Texture-Aware StarGAN for CT data harmonisation
Francesco Di Feola, Ludovica Pompilio, Cecilia Assolito, Valerio Guarrasi, Paolo Soda
TL;DR
CT data harmonization aims to reduce non-biological kernel-induced differences that hinder model generalization. The authors introduce a Texture-Aware StarGAN that performs one-to-many kernel harmonization by conditioning style transfer on target kernels and embedding texture cues via a Multi-Scale Texture Extractor with a self-attention-based aggregation, enforcing $L = L_{baseline} + L_{txt}$. Evaluated on 46,867 chest CT slices from 197 patients across three kernels, the method shows improved radiomic feature alignment and generally favorable deep-feature alignment compared to the baseline StarGAN, though some challenging kernel pairs persist. The work demonstrates that explicit texture information can enhance CT harmonization, offering a promising preprocessing step to improve robustness of downstream radiomics and diagnostic analyses.
Abstract
Computed Tomography (CT) plays a pivotal role in medical diagnosis; however, variability across reconstruction kernels hinders data-driven approaches, such as deep learning models, from achieving reliable and generalized performance. To this end, CT data harmonization has emerged as a promising solution to minimize such non-biological variances by standardizing data across different sources or conditions. In this context, Generative Adversarial Networks (GANs) have proved to be a powerful framework for harmonization, framing it as a style-transfer problem.

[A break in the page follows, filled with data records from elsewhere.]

## src/rtl/irq_ctrl8.sv

```systemverilog
`timescale 1ns/1ps
module irq_ctrl8 #(
  parameter int DW = 8
) (
  input  logic          clk,
  input  logic          rst_n,
  input  logic          bus_wr,
  input  logic          bus_a0,
  input  logic [DW-1:0] bus_wdata,
  output logic [DW-1:0] bus_rdata,
  input  logic [DW-1:0] irq_in,
  input  logic [DW-1:0] trig_level,
  input  logic          ack,
  output logic          int_out,
  output logic [DW-1:0] vector
);
  localparam int LINES = DW;
  localparam int IW = $clog2(LINES);

  typedef enum logic [1:0] {RUN, W_BASE, W_CASC, W_MODE} st_t;
  st_t st;

  logic [LINES-1:0] irq_q, edge_irr, irr, isr, imr, pend, allowed, req, req_bit, isr_bit;
  logic [LINES-1:0] isr_clr, isr_set;
  logic [DW-IW-1:0] base;
  logic [IW-1:0]    req_idx;
  logic             need_mode, aeoi, rsel;

  wire run     = (st == RUN);
  wire cmd_wr  = bus_wr & ~bus_a0;
  wire dat_wr  = bus_wr & bus_a0;
  wire init_wr = cmd_wr & bus_wdata[4];
  wire ocw2    = run & cmd_wr & ~bus_wdata[4] & ~bus_wdata[3];
  wire eoi_sp  = ocw2 & (bus_wdata[7:5] == 3'b011);
  wire eoi_ns  = ocw2 & (bus_wdata[7:5] == 3'b001);
  wire rd_sel  = run & cmd_wr & ~bus_wdata[4] & bus_wdata[3] & bus_wdata[1];
  wire take    = ack & int_out;

  assign irr     = (trig_level & irq_in) | (~trig_level & edge_irr);
  assign pend    = irr & ~imr;
  assign req     = run ? (pend & allowed) : '0;
  assign int_out = |req;
  assign req_bit = req & (~req + 1'b1);
  assign isr_bit = isr & (~isr + 1'b1);
  assign isr_set = (take & ~aeoi) ? req_bit : '0;
  assign isr_clr = eoi_sp ? (LINES'(1) << bus_wdata[IW-1:0]) : (eoi_ns ? isr_bit : '0);
  assign bus_rdata = bus_a0 ? imr : (rsel ? isr : irr);

  always_comb begin
    allowed[0] = ~isr[0];
    for (int i = 1; i < LINES; i++) allowed[i] = allowed[i-1] & ~isr[i];
  end

  always_comb begin
    req_idx = '0;
    for (int i = 0; i < LINES; i++) if (req_bit[i]) req_idx = IW'(i);
  end

  always_ff @(posedge clk or negedge rst_n) begin
    if (!rst_n) begin
      irq_q    <= '0;
      edge_irr <= '0;
      isr      <= '0;
      vector   <= '0;
    end else begin
      irq_q    <= irq_in;
      edge_irr <= (edge_irr | (irq_in & ~irq_q)) & irq_in & ~(take ? req_bit : '0);
      isr      <= (isr & ~isr_clr) | isr_set;
      if (ack) vector <= {base, (take ? req_idx : IW'(LINES - 1))};
    end
  end

  always_ff @(posedge clk or negedge rst_n) begin
    if (!rst_n) begin
      st        <= RUN;
      imr       <= '1;
      base      <= '0;
      need_mode <= 1'b0;
      aeoi      <= 1'b0;
      rsel      <= 1'b0;
    end else if (init_wr) begin
      st        <= W_BASE;
      imr       <= '0;
      rsel      <= 1'b0;
      aeoi      <= 1'b0;
      need_mode <= bus_wdata[0];
    end else begin
      if (rd_sel) rsel <= bus_wdata[0];
      if (dat_wr) begin
        unique case (st)
          W_BASE: begin base <= bus_wdata[DW-1:IW]; st <= W_CASC; end
          W_CASC: st <= need_mode ? W_MODE : RUN;
          W_MODE: begin aeoi <= bus_wdata[1]; st <= RUN; end
          default: imr <= bus_wdata;
        endcase
      end
    end
  end
endmodule


```

## config.mk

```make
export PLATFORM = sky130hd
export DESIGN_NAME = irq_ctrl8
export DESIGN_NICKNAME = d
export VERILOG_FILES = /design/src/rtl/irq_ctrl8.sv
export SDC_FILE = /design/constraint.sdc
export NUM_CORES = 1
export LEC_CHECK = 0
export ABC_CLOCK_PERIOD_IN_PS = 2100
export CORE_MARGIN = 3
export CORE_UTILIZATION = 40
export CTS_BUF_LIST = sky130_fd_sc_hd__clkbuf_4
export DETAILED_ROUTE_END_ITERATION = 6
export GPL_ROUTABILITY_DRIVEN = 1
export PLACE_DENSITY = 0.76
export REMOVE_ABC_BUFFERS = 1
export SYNTH_ARGS = -nofsm -noshare
export SYNTH_HDL_FRONTEND = slang
export SYNTH_SLANG_ARGS = --single-unit
```

## constraint.sdc

```tcl
create_clock -name clk -period 2.1 [get_ports clk]
set_input_delay 0.42 -clock clk [delete_from_list [all_inputs] [get_ports clk]]
set_output_delay 0.42 -clock clk [all_outputs]
set_load 0.05 [all_outputs]
```

=== Word level (Yosys, flattened, before mapping) ===
Index checks and enable logic that the tools add are counted.
Widths: inputs -> output; s select.

* Register bits after elaboration: 50
* Bits of input ports: 29
* Output and inout port bits: 17
* Logic and storage cells: 109

* $add $sub $neg: 2
* Equal/unequal tests: 6
* Shift operators: 1
* Mux-type cells: 27
* Bitwise logic cells: 52
* Reductions and logical operators: 11

{| class="wikitable"
|+ Operators with widths
! cell !! count
|-
| $and 8x8->8 || 10
|-
| $mux 8 || 10
|-
| $not 8->8 || 7
|-
| $or 8x8->8 || 3
|-
| $mux 3 || 7
|-
| $and 1x1->1 || 19
|-
| $add 8x1->8 const B || 2
|-
| $not 1->1 || 13
|-
| $reduce_or 8->1 || 1
|-
| $shl 1x3->8 const A || 1
|-
| $mux 1 || 6
|-
| $mux 2 || 3
|-
| $pmux 2 s3 || 1
|-
| $reduce_and 2->1 || 3
|-
| $reduce_bool 2->1 || 3
|-
| $eq 2x2->1 const B || 2
|-
| $reduce_bool 4->1 || 1
|-
| $eq 3x1->1 const B || 1
|-
| $eq 3x2->1 const B || 1
|-
| $reduce_and 3->1 || 1
|-
| $reduce_or 3->1 || 1
|-
| $eq 2x1->1 const B || 1
|-
| $logic_not 2->1 || 1
|-
| $ne 2x1->1 const B || 1
|}

=== Logic depth before layout (Yosys ltp) ===
* Depth after elaboration: 21
* Mapped depth: 8
* Mapped depth without buffers: 7

=== Least setup slack after synthesis ===
OpenSTA, ideal clock, no wires.

* Path type: in2out
* Start: in trig_level[0]
* End: out int_out
* Arrival time: 1,936 ps
* Data required time: 1,680 ps
* Slack: -256 ps
* Cell stages on the path: 5
* Buffers on the path: 1
* Path through: mux2_1 -> and3_1 -> buf_2 -> nor4_4 -> nand3_1

* Word-level cells in the longest chain between the ends: 7
* Elaborated cells on any way between the ends: 8
* Classes of those cells: mux: 1; bitwise: 6; reduce/logical: 1

{| class="wikitable"
|+ Ends and longest elaborated chain
! element !! RTL line !! text
|-
| start, declared || 12 || <nowiki>input logic [DW-1:0] trig_level,</nowiki>
|-
| $not 8->8 || 39 || <nowiki>assign irr = (trig_level & irq_in) | (~trig_level & edge_irr);</nowiki>
|-
| $and 8x8->8 || 39 ||
|-
| $or 8x8->8 * || 39 ||
|-
| $and 8x8->8 * || 40 || <nowiki>assign pend = irr & ~imr;</nowiki>
|-
| $and 8x8->8 * || 41 || <nowiki>assign req = run ? (pend & allowed) : '0;</nowiki>
|-
| $mux 8 * || 41 ||
|-
| $reduce_or 8->1 * || 42 || <nowiki>assign int_out = |req;</nowiki>
|-
| end, declared || 14 || <nowiki>output logic int_out,</nowiki>
|}

Mark *: on every way between the ends. The rest lies on a longest branch, timed or not.

=== Final worst setup path ===
* Start: reg isr[2]
* End: out int_out

* Word-level cells in the longest chain between the ends: 10

{| class="wikitable"
|+ Ends and longest elaborated chain
! element !! RTL line !! text
|-
| start, declared || 23 || <nowiki>logic [LINES-1:0] irq_q, edge_irr, irr, isr, imr, pend, allowed, req, req_bit, isr_bit;</nowiki>
|-
| start signal, assigned || 68 || <nowiki>isr <= (isr & ~isr_clr) | isr_set;</nowiki>
|-
| $not 1->1 * || 51 || <nowiki>for (int i = 1; i < LINES; i++) allowed[i] = allowed[i-1] & ~isr[i];</nowiki>
|-
| $and 1x1->1 * || 51 ||
|-
| $and 1x1->1 (5 in a row) || 51 ||
|-
| $and 8x8->8 * || 41 ||
|-
| $mux 8 * || 41 ||
|-
| $reduce_or 8->1 * || 42 ||
|}

Marks and branches as above.

==> impl_metrics.ini <==
[status]
status = finished with violations
violations = negative setup slack

[job]
max-cap-violations = 0

[floorplan]
die_h_um = 87.4
die_area_mm2 = 0.00763
dieWidth_um = 87.4
initial_core_util_pct = 41.5
num_rows = 29
io_pins = 46
coreArea_mm2 = 0.00639

[setup_path]
critPathCaptureType = output port
path_cells = or4_4 -> and4bb_4 -> nor4_4 -> nand3_2 -> buf_8
critical_path_cell_count = 5
reg2reg_from = isr[2]
cp-start-kind = flop
crit_required_ps = 1680
timing.rr.end = isr[4]
arrival_ps = 1960
reg2reg_depth = 7
critPathKind = reg2out
rrSetupSlack_ps = -90
worstPathMaxFanout = 2
crit_family = simple AND/OR/NAND/NOR gates
critical_path.max_stage_delay_ps = 560
cp_slowest_cell = or4_4
critPathBufInv = 1

[timing]
hold_viol_final = 0
rsz0062_at_grt = yes
maxSlewViolCount = 0
slew_headroom_pct = 57.9
period_minus_slack_ps = 2380
setup_slack_ps = -283
fin_setup_tns_ps = -696
fmax_mhz = 420
period_share_pct = 113
finalClockSkew_ps = 14.2
worst_pin_slew_ps = 632
setup_viol = 9

[placed_design]
place.detailed.hpwl_mm = 5.36
place.gp.congestion = 0.898
io_buffers = 45
place_inst = 430

[route]
first_pass_iters = 4
wl_mm = 7.20
ant_nets = 0
avgRoutedWirePerCell_um = 16.2
drt_iter0_drc = 160
via_count = 2402
drcViolationCount = 0
viasPerCell = 5.40

[synthesis]
synth_top_area_cell = dfrtp_1
ys.flop_type = dfrtp_1
ys.warnings.count = 0
synthArstFlopShare_pct = 100
synth-seq-area-share_pct = 47.6
yosysUniqueCellTypes = 53
ys_ff_latch = 50
synthCells = 260
syn_area_mm2 = 0.00265
yosysMostFrequentCell = dfrtp_1
synth_edf_count = 0
synth_area_leaders = dfrtp_1, dfstp_2, mux2_2
avgSynthCellArea_um2 = 10.2
synth_top_cell_area_share_pct = 39.7
synthTopCellsByCount = dfrtp_1, o21ai_0, nand2_1

[global_routing]
antenna_found_initial = 0
grt_usage_pct = 20.1
grt-ovfl-total = 0
grt_pass1_vias = 2532
grt_pass1_wl_mm = 12.1
grt_max_degree = 51

[power_and_ir_drop]
vdd_drop_max_v = 0.000983
power_mw = 4.57
power.leakage_nw = 1.79
power_density_mw_per_mm2 = 1180

[clock_tree]
clock_latency_ps = 370
htree_levels = 2
cts_tree = built
cts-root-buf = clkbuf_4
clock-sinks = 50
cts-buffers-inserted = 5
cts.reportedPaths.clkPinSlew_ps = 150
hold_buffers = 0
cts_buffer_depth = 2

[cells_and_area]
drive_gt1_share_pct = 35.3
nNetsFinal = 400
diodes = 0
fin_cells = 445
synthToLayoutAreaGrowth_pct = 46.6

[hold_path]
hold_class = in2async
## layout make-up
class	instances	area, um^2
clock buffer	5	37.5
clock inverter	3	11.3
fill	537	2500
inverter	18	67.6
multi-input combinational	183	1370
sequential	50	1260
tap	77	96.3
timing repair buffer	109	1040
## state kept, by name (all words and copies together), names as in the netlist
register / count
rsel: 1
vector: 8
base: 5
isr: 8
st: 2
imr: 8
aeoi: 1
irq_q: 8
edge_irr: 8
need_mode: 1
## worst max path at each step
stage,end,from,slack (ps)
2_1_floorplan,int_out,st[0],-270
3_3_place_gp,int_out,trig_level[2],-420
3_5_place_dp,int_out,trig_level[2],-440
4_1_cts,int_out,isr[2],-300
5_1_grt,int_out,isr[2],-360
6_report,int_out,isr[2],-280
## repair_timing
action | CTS | global route
pin swaps | 16 | 6
resized for setup | 29 | 16
setup endpoints to repair | 18 | 21
buffers inserted | 6 | 2
## power breakdown
part	internal [mW]	leakage [nW]	switching, mW
clock	0.120	0.0277	0.311
combinational	1.28	1.17	1.33
sequential	1.30	0.593	0.225
## cell families after synthesis
group / count (synthesis) / synth area share, %
simple gates: 83 / 18.5
compound gates: 70 / 17.4
flops: 50 / 47.6
buf+inv: 27 / 3.87
mux: 26 / 10.7
fa+ha+maj: 4 / 1.89
## stage by stage
| step | hold WS, ps | utilization [%] | setup WS, ps | instance area (um^2) |
|---|---|---|---|---|
| floorplan | 124 | - | -267 | 2610 |
| global placement | 474 | 57.3 | -422 | 3660 |
| detailed placement | 496 | 57.3 | -442 | 3660 |
| CTS | 160 | 59.8 | -303 | 3820 |
| global route | 185 | 60.8 | -357 | 3880 |
| finish | 120 | 60.8 | -283 | 3880 |
## cell usage in the layout, fill, tap and decap left out, types with 3 or more instances in the layout
master,instances
nand3_1,9
buf_6,3
mux2_2,13
a32o_1,3
a41oi_1,3
a31oi_1,4
ha_1,3
a22o_1,4
clkbuf_4,5
dfrtp_1,42
mux2_4,5
dfstp_2,8
o21ai_2,4
nor2_1,11
buf_4,60
clkinv_1,3
dlygate4sd2_1,4
inv_2,3
mux2i_1,6
buf_12,9
clkdlybuf4s50_1,28
nand2_1,24
o21ai_0,22
o21ai_1,6
inv_1,15
dlymetal6s2s_1,3
a21oi_1,12
nor3_1,3
nor2b_1,7
## routing by layer
layer  vias up  share of wire [%]  track usage (%)
met5         -                  0                0
met1      1164                 44             27.2
li1       1158                  -                -
met3         6                5.8             3.60
met2        74                 50             33.8
met4         0               0.57             3.91
Note: power is estimated with default switching activity, not from simulation.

However, GAN-based approaches still face limitations in capturing complex relationships within the images, which are essential for effective harmonization. In this work, we propose a novel texture-aware StarGAN for CT data harmonization, enabling one-to-many translations across different reconstruction kernels. Although the StarGAN model has been successfully applied in other domains, its potential for CT data harmonization remains unexplored. Furthermore, our approach introduces a multi-scale texture loss function that embeds texture information across different spatial and angular scales into the harmonization process, effectively addressing kernel-induced texture variations. We conducted extensive experimentation on a publicly available dataset, utilizing a total of 48667 chest CT slices from 197 patients distributed over three different reconstruction kernels, demonstrating the superiority of our method over the baseline StarGAN.